What is being asked: Lines with the word "primary" are the answer; copy each of them from the data below.

(Collected data)
◆ ◆ ◆ ◆
[config.mk]
export PLATFORM = sky130hd
export DESIGN_NAME = tet_tracker
export DESIGN_NICKNAME = d
export VERILOG_FILES = /design/src/rtl/tet_pkg.sv /design/src/rtl/tet_limits.sv /design/src/rtl/tet_chan.sv /design/src/rtl/tet_tracker.sv
export SDC_FILE = /design/constraint.sdc
export NUM_CORES = 1
export LEC_CHECK = 0
export ABC_AREA = 1
export BUFFER_PORTS_ARGS = -buffer_cell sky130_fd_sc_hd__buf_2
export CORE_ASPECT_RATIO = 0.75
export CORE_UTILIZATION = 55
export CTS_BUF_LIST = sky130_fd_sc_hd__clkbuf_16
export DETAILED_ROUTE_END_ITERATION = 8
export GPL_ROUTABILITY_DRIVEN = 0
export GPL_TIMING_DRIVEN = 0
export HOLD_SLACK_MARGIN = 0.12
export PLACE_DENSITY_LB_ADDON = 0.15
export SLEW_MARGIN = 20
export SYNTH_ARGS = -nofsm -noshare
export SYNTH_HDL_FRONTEND = slang
export SYNTH_SLANG_ARGS = --single-unit
[constraint.sdc]
create_clock -name clk -period 2.7 [get_ports clk]
set_input_delay 0.135 -clock clk [delete_from_list [all_inputs] [get_ports clk]]
set_output_delay 0.135 -clock clk [all_outputs]
set_load 0.05 [all_outputs]
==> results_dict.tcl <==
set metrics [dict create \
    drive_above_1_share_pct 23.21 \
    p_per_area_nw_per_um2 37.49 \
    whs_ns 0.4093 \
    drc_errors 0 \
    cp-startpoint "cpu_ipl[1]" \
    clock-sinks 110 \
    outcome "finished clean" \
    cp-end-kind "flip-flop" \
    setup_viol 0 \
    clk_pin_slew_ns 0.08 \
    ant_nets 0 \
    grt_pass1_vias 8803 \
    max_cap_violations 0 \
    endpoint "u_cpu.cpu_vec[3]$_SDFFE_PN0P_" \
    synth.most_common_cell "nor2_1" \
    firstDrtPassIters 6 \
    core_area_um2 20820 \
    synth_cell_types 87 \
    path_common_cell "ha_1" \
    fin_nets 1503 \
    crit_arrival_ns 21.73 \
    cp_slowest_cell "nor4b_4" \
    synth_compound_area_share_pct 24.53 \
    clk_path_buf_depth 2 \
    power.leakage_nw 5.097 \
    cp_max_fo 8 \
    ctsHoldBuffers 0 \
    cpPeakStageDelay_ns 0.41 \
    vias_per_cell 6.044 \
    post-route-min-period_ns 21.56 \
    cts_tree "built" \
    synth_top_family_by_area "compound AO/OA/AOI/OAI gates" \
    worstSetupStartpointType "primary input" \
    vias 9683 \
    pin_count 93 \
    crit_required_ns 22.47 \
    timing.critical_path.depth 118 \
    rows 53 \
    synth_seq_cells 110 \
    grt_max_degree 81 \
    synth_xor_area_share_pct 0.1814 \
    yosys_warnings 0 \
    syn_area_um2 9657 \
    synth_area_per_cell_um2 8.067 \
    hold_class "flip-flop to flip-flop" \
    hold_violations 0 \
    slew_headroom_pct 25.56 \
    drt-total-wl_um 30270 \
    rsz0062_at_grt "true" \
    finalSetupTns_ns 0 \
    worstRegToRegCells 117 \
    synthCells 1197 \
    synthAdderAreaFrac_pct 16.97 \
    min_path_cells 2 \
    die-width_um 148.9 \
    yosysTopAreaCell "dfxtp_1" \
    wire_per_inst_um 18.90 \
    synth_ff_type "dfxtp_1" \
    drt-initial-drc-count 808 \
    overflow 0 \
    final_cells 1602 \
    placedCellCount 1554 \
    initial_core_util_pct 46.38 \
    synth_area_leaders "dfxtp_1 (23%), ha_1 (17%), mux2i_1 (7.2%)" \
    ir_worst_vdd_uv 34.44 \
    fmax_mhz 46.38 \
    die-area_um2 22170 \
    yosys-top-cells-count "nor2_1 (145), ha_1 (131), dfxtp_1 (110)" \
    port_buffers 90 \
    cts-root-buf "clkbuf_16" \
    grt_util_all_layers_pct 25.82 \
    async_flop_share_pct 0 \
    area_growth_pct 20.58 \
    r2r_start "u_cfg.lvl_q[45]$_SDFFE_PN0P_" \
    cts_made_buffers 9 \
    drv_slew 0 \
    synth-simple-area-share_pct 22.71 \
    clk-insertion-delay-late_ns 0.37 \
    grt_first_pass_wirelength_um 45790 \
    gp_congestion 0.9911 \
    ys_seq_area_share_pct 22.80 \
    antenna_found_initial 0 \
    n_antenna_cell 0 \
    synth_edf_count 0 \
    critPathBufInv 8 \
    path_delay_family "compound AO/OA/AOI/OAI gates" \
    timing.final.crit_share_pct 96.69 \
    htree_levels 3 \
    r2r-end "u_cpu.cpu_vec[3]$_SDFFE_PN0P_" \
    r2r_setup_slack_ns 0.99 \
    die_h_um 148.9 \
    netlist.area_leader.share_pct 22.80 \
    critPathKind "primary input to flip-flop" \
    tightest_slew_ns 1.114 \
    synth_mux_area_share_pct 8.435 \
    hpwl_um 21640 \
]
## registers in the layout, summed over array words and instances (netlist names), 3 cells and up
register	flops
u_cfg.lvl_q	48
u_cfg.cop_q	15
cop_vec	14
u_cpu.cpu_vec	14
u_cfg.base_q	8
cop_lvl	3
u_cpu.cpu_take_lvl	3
`src/rtl/bts_pkg.sv`:
```
package bts_pkg;

  typedef enum logic [1:0] {
    ST_OFF     = 2'd0,
    ST_RECOVER = 2'd1,
    ST_LOAD    = 2'd2,
    ST_GAP     = 2'd3
  } bts_state_t;

  // Interval between windows, chosen by the warning state after the verdict.
  function automatic int unsigned gap_ticks(input logic warned,
                                            input int unsigned normal_t,
                                            input int unsigned warn_t);
    return warned ? warn_t : normal_t;
  endfunction

  // Largest of the interval parameters, used to size the shared counter.
  function automatic int unsigned max4(input int unsigned a, input int unsigned b,
                                       input int unsigned c, input int unsigned d);
    int unsigned m;
    m = a;
    if (b > m) m = b;
    if (c > m) m = c;
    if (d > m) m = d;
    return m;
  endfunction

endpackage

```
`src/rtl/bts_tick_timer.sv`:
```
module bts_tick_timer #(
  parameter int unsigned W = 8
) (
  input  logic         clk,
  input  logic         rst_n,
  input  logic         clr,
  input  logic         adv,
  input  logic [W-1:0] lim,
  output logic         done
);
  logic [W-1:0] cnt;

  assign done = adv && !clr && (cnt == lim - W'(1));

  always_ff @(posedge clk) begin
    if (!rst_n || clr) cnt <= '0;
    else if (done)     cnt <= '0;
    else if (adv)      cnt <= cnt + W'(1);
  end
endmodule

```
`src/rtl/bts_detach_watch.sv`:
```
module bts_detach_watch #(
  parameter int unsigned DETACH_TICKS = 2,
  localparam int unsigned DW = $clog2(DETACH_TICKS + 1)
) (
  input  logic clk,
  input  logic rst_n,
  input  logic tick,
  input  logic warned,
  input  logic batt_present,
  input  logic cancel,
  output logic rearm
);
  logic [DW-1:0] run;
  logic          reached;

  assign reached = tick && !batt_present && (run == DW'(DETACH_TICKS - 1));

  always_ff @(posedge clk) begin
    if (!rst_n || !warned || cancel) begin
      run   <= '0;
      rearm <= 1'b0;
    end else begin
      if (batt_present)  run <= '0;
      else if (tick && !rearm && !reached) run <= run + DW'(1);
      if (reached) rearm <= 1'b1;
    end
  end
endmodule

```
`src/rtl/batt_test_sched.sv`:
```
module batt_test_sched
  import bts_pkg::*;
#(
  parameter int unsigned NORMAL_TICKS = 86400,
  parameter int unsigned WARN_TICKS   = 5,
  parameter int unsigned PULSE_TICKS  = 1,
  parameter int unsigned RECOV_TICKS  = 1,
  parameter int unsigned DETACH_TICKS = 2
) (
  input  logic clk,
  input  logic rst_n,
  input  logic tick,
  input  logic supply_ok,
  input  logic batt_low,
  input  logic batt_present,
  output logic load_en,
  output logic warn_n
);
  localparam int unsigned MAXT = max4(NORMAL_TICKS, WARN_TICKS, PULSE_TICKS, RECOV_TICKS);
  localparam int unsigned CW   = $clog2(MAXT + 1);

  bts_state_t    state, state_nx;
  logic [CW-1:0] lim;
  logic          tmr_clr, tmr_adv, tmr_done;
  logic          fail_q, warned;

  // Named internal events, observed by the checker.
  logic test_done, verdict_fail, rearm, fail_event, clear_event;

  assign test_done    = (state == ST_LOAD) && tmr_done && supply_ok;
  assign verdict_fail = fail_q || batt_low;
  assign fail_event   = test_done && verdict_fail;
  assign clear_event  = test_done && !verdict_fail && rearm;

  always_comb begin
    unique case (state)
      ST_RECOVER: lim = CW'(RECOV_TICKS);
      ST_LOAD:    lim = CW'(PULSE_TICKS);
      ST_GAP:     lim = CW'(gap_ticks(warned, NORMAL_TICKS, WARN_TICKS));
      default:    lim = CW'(1);
    endcase
  end

  assign tmr_clr = !supply_ok || (state == ST_OFF);
  assign tmr_adv = tick && (state != ST_OFF);

  bts_tick_timer #(.W(CW)) u_timer (
    .clk  (clk),
    .rst_n(rst_n),
    .clr  (tmr_clr),
    .adv  (tmr_adv),
    .lim  (lim),
    .done (tmr_done)
  );

  bts_detach_watch #(.DETACH_TICKS(DETACH_TICKS)) u_detach (
    .clk         (clk),
    .rst_n       (rst_n),
    .tick        (tick),
    .warned      (warned),
    .batt_present(batt_present),
    .cancel      (fail_event),
    .rearm       (rearm)
  );

  always_comb begin
    state_nx = state;
    if (!supply_ok) state_nx = ST_OFF;
    else begin
      unique case (state)
        ST_OFF:     state_nx = ST_RECOVER;
        ST_RECOVER: if (tmr_done) state_nx = ST_LOAD;
        ST_LOAD:    if (tmr_done) state_nx = ST_GAP;
        ST_GAP:     if (tmr_done) state_nx = ST_LOAD;
        default:    state_nx = ST_OFF;
      endcase
    end
  end

  always_ff @(posedge clk) begin
    if (!rst_n) begin
      state  <= ST_OFF;
      fail_q <= 1'b0;
      warned <= 1'b0;
    end else begin
      state <= state_nx;
      if (state != ST_LOAD || test_done || !supply_ok) fail_q <= 1'b0;
      else if (batt_low)                                fail_q <= 1'b1;
      if (fail_event)       warned <= 1'b1;
      else if (clear_event) warned <= 1'b0;
    end
  end

  assign load_en = (state == ST_LOAD);
  assign warn_n  = !warned;
endmodule

```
◆ ◆ ◆ ◆
Expected answer:
    worstSetupStartpointType "primary input" \
    critPathKind "primary input to flip-flop" \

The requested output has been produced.